«Tomates pera, tomates raf, de Almería y Murcia (los mejores), rosa de Barbastro y kumato. Hay variedad y buen precio. Tomates sin virus y tomates para ensaladas, contra todo tipo de pandemias. Para la señora y el señor. El hijo y la amiga. La abuela y el nieto. Vengan aquí, que tengo tomates para todos». Me acerco al puesto sorprendido ante los gritos del tendero. Llevaba meses sin acercarme a la Plaza de Abastos. La fruta y la verdura se me presentan como criaturas de un paraíso perdido. La cotidianidad se resiste a morir a pesar del confinamiento. Hay vida más allá de mi casa, pienso con emoción.

Si Cela estuviese vivo, escribiría de nuevo La colmena en este mercado.

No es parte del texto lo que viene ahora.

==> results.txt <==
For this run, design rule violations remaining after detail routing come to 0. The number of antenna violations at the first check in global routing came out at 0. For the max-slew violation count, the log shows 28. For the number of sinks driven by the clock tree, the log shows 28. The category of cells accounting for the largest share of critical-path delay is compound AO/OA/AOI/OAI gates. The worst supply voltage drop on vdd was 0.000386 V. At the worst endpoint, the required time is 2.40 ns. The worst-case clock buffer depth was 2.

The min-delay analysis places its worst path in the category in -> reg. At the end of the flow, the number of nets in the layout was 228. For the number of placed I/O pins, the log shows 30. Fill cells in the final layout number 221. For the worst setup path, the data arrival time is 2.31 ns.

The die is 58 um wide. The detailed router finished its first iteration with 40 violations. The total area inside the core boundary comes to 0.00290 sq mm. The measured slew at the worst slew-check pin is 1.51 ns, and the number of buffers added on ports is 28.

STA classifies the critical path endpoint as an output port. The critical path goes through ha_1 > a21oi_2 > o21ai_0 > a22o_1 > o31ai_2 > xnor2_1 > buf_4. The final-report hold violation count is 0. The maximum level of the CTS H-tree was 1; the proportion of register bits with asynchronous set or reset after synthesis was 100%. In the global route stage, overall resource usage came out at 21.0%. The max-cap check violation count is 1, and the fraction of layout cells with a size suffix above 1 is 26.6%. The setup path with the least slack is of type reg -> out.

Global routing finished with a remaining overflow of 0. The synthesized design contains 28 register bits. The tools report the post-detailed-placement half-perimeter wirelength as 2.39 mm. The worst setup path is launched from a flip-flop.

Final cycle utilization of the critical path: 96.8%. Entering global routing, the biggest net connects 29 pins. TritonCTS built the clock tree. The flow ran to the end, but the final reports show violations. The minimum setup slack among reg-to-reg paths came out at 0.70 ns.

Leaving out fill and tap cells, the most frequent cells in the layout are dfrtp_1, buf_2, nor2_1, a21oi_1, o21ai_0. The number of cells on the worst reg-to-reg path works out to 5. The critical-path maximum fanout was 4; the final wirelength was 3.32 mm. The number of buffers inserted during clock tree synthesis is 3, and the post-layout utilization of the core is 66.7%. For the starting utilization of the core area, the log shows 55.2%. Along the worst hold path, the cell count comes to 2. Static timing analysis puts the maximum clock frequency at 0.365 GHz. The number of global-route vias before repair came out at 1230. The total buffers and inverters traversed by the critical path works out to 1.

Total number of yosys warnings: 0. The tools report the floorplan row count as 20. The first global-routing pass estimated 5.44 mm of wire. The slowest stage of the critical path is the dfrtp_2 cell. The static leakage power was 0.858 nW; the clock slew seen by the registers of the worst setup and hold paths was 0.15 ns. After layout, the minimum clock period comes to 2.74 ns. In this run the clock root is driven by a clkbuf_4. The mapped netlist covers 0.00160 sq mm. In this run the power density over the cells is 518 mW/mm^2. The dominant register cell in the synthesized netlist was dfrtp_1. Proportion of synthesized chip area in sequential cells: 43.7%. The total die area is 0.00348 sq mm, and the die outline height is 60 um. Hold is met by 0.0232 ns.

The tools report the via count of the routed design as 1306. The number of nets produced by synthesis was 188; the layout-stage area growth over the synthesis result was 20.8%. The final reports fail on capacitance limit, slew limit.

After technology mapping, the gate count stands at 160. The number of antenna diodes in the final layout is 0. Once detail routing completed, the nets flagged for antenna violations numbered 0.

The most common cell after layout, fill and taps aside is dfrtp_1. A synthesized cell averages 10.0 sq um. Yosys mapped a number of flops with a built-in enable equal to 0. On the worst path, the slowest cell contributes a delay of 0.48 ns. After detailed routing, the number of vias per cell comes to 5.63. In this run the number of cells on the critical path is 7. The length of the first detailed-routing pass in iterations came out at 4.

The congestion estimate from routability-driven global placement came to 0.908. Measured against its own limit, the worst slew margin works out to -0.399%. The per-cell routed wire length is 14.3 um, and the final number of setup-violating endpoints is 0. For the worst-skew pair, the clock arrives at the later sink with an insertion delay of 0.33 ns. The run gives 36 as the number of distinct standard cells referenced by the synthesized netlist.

Cada puesto es un campamento galo. Resisten con arcos y flechas el avance temeroso de la enfermedad. Las pescaderías muestran su producto fresco, marisco recién llegado de Galicia, me anuncia el pescadero. Es un hombre que mañana cumplirá 65 años, confiesa. «Y mientras el virus no lo impida, seguiré trabajando», sentencia mientras me muestra mejillones rebajados de precio. Entre puesto y puesto, sin embargo, existe una distancia que no se salva con el carrito de la compra. Los clientes tienen miedo. Ha bajado el número de ventas. No han descansado ni un día y pienso en la 'nueva normalidad' de los comerciantes, que para ellos ya es vieja. Tantos días como llevamos encerrados. Mascarillas, guantes, jabón desinfectante, pagar con monedas no, mejor con tarjeta. No se olvide de volver, aquí le estaremos esperando.

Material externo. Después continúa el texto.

**src/rtl/pkt_fifo_cts.sv**
```systemverilog
module pkt_fifo_cts #(
  parameter int DATA_W    = 8,
  parameter int MAX_LEN   = 16,
  parameter int ENTRIES   = 4,
  parameter int STOP_AT   = 3,
  parameter int RESUME_AT = 2,
  localparam int LEN_W = $clog2(MAX_LEN + 1),
  localparam int IDX_W = $clog2(MAX_LEN),
  localparam int PTR_W = $clog2(ENTRIES),
  localparam int CNT_W = $clog2(ENTRIES + 1)
) (
  input  logic              clk,
  input  logic              rst_n,
  input  logic              in_valid,
  input  logic [DATA_W-1:0] in_data,
  input  logic              in_last,
  output logic              cts,
  output logic              overflow,
  output logic              rd_valid,
  output logic [LEN_W-1:0]  rd_len,
  input  logic [IDX_W-1:0]  rd_addr,
  output logic [DATA_W-1:0] rd_data,
  input  logic              rd_pop
);
  localparam logic [CNT_W-1:0] FULL   = CNT_W'(ENTRIES);
  localparam logic [CNT_W-1:0] STOP   = CNT_W'(STOP_AT);
  localparam logic [CNT_W-1:0] RESUME = CNT_W'(RESUME_AT);
  localparam logic [IDX_W-1:0] LASTI  = IDX_W'(MAX_LEN - 1);
  localparam logic [PTR_W-1:0] LASTP  = PTR_W'(ENTRIES - 1);

  logic [DATA_W-1:0] mem   [ENTRIES][MAX_LEN];
  logic [LEN_W-1:0]  len_q [ENTRIES];
  logic [PTR_W-1:0]  wr_ptr, rd_ptr;
  logic [IDX_W-1:0]  fill;
  logic [CNT_W-1:0]  occ, occ_nx;
  logic              accept, closing, popping;

  assign accept  = in_valid && (occ < FULL);
  assign closing = accept && (in_last || fill == LASTI);
  assign popping = rd_pop && (occ != '0);
  assign occ_nx  = occ + CNT_W'(closing) - CNT_W'(popping);

  assign rd_valid = (occ != '0);
  assign rd_len   = len_q[rd_ptr];
  assign rd_data  = mem[rd_ptr][rd_addr];

  always_ff @(posedge clk)
    if (accept) mem[wr_ptr][fill] <= in_data;

  always_ff @(posedge clk) begin
    if (!rst_n) begin
      wr_ptr   <= '0;
      rd_ptr   <= '0;
      fill     <= '0;
      occ      <= '0;
      cts      <= 1'b1;
      overflow <= 1'b0;
      for (int i = 0; i < ENTRIES; i++) len_q[i] <= '0;
    end else begin
      occ <= occ_nx;
      if (in_valid && !accept) overflow <= 1'b1;
      if (closing) begin
        len_q[wr_ptr] <= LEN_W'(fill) + LEN_W'(1);
        wr_ptr        <= (wr_ptr == LASTP) ? '0 : wr_ptr + PTR_W'(1);
        fill          <= '0;
      end else if (accept) begin
        fill <= fill + IDX_W'(1);
      end
      if (popping) rd_ptr <= (rd_ptr == LASTP) ? '0 : rd_ptr + PTR_W'(1);
      if (occ_nx >= STOP)        cts <= 1'b0;
      else if (occ_nx <= RESUME) cts <= 1'b1;
    end
  end
endmodule


```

El cliente se marcha y queda un murmullo en el mercado. Cada puesto es una conversación abierta. Una preocupación entre lechugas y olivas negras. Los hijos en paro. El hermano enfermo. «Mi nuera, médico (y aún no le han hecho test)». La vida transcurre a un ritmo diferente. El virus nos ha encerrado a todos en casa, pero los mercados siguen una pauta diferente de tiempo, como si no se rigiesen por las mismas normas. Y la mañana trascurre entre charlas y saludos espontáneos.

Entonces me acuerdo de Cela. Vivimos en colmenas mudas. En cada casa, una conversación rompe la monotonía. Nos distrae el ladrido de un perro. El claxon de un coche. Sonidos que pertenecían, en el mundo de ayer, a la cotidianidad y que ahora echamos de menos. Entre los vecinos hay un abismo. Un tabique y un silencio. En el mercado, en cambio, la vida sigue igual. Con guantes y mascarilla, sí, con distancia de seguridad, pero tal y como Cela lo escribió en los años cincuenta.